Curitiba - O Instituto de Colonização e Reforma Agrária no Paraná (Incra-PR) anunciou, ontem, que os donos da Fazenda Araupel, em Quedas do Iguaçu (165 quilômetros ao leste de Cascavel) concordaram em vender 25 mil hectares da propriedade de um total de 53 mil hectares para a reforma agrária. A área seria suficiente para assentar, pelo menos, mil famílias de sem-terra. A vistoria da propriedade pelo Incra-PR deve ser iniciada na próxima segunda-feira.
A assessoria de imprensa do Incra-PR informou que o superintendente do órgão, Celso Lisboa de Lacerda, estava ontem em Brasília, negociando recursos para a aquisição da área. No entanto, o valor e o tamanho da área a ser adquirida pelo Incra-PR será definido depois da vistoria.
A compra de parte da Fazenda Araupel vinha sendo negociada há cerca de um mês pela Secretaria Executiva do Ministério do Desenvolvimento Agrário. Desde o dia 12 de julho, mais de 1,5 mil famílias ligadas ao Movimento dos Trabalhadores Rurais Sem Terra (MST) estão acampadas na propriedade.
Segundo informações do Incra-PR, o assentamento na área Araupel será feito ainda este ano. A empresa permaneceria com a área de reflorestamento e as indústrias de madeira e papel. A Folha tentou ouvir o diretor da Araupel, em Porto Alegre, Luiz Roberto Ceron, para confirmar a informação, mas sua secretária disse que ele estava em reunião e não poderia atender a reportagem.

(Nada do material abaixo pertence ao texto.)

[src/hw/rtl/kmcc_pkg.sv]
package kmcc_pkg;
	localparam int MaxClusters = 8;
	localparam int IdxW = 3;
	localparam int SumW = 28;
	localparam int CntW = 21;
	localparam logic [SumW-1:0] SumMax = {SumW{1'b1}};
	localparam logic [CntW-1:0] CntMax = {CntW{1'b1}};
	localparam logic [31:0] LfsrTaps = 32'h8020_0003;

	localparam logic [1:0] KIND_PIXEL = 2'd0;
	localparam logic [1:0] KIND_EOP = 2'd1;
	localparam logic [1:0] KIND_LOAD = 2'd2;
	localparam logic [1:0] KIND_NONE = 2'd3;

	localparam logic RES_PIXEL = 1'b0;
	localparam logic RES_EOP = 1'b1;

	localparam logic REG_COUNT = 1'b0;
	localparam logic REG_SEED = 1'b1;

	typedef struct packed {
		logic [1:0] kind;
		logic [7:0] red;
		logic [7:0] green;
		logic [7:0] blue;
		logic [2:0] load_index;
		logic [15:0] load_red;
		logic [15:0] load_green;
		logic [15:0] load_blue;
	} item_t;

	typedef struct packed {
		logic result_kind;
		logic [2:0] cluster_index;
		logic [7:0] out_red;
		logic [7:0] out_green;
		logic [7:0] out_blue;
		logic converged;
	} res_t;

	function automatic logic [31:0] lfsr_step(input logic [31:0] v);
		logic [31:0] n;
		n = v >> 1;
		if (v[0]) n = n ^ LfsrTaps;
		return n;
	endfunction
endpackage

Na primeira tentativa de negociação, o Conselho de Administração da Araupel distribuiu nota, alegando que a empresa já havia dado sua contribuição à reforma agrária, consentindo a desapropriação de quatro áreas com mais de 28 mil hectares, onde estão assentadas em torno de 2 mil famílias, e que, portanto, não venderia mais nem um hectare de terra. Concordari somente em ceder uma área de 2,3 mil hectares para um assentamento provisório.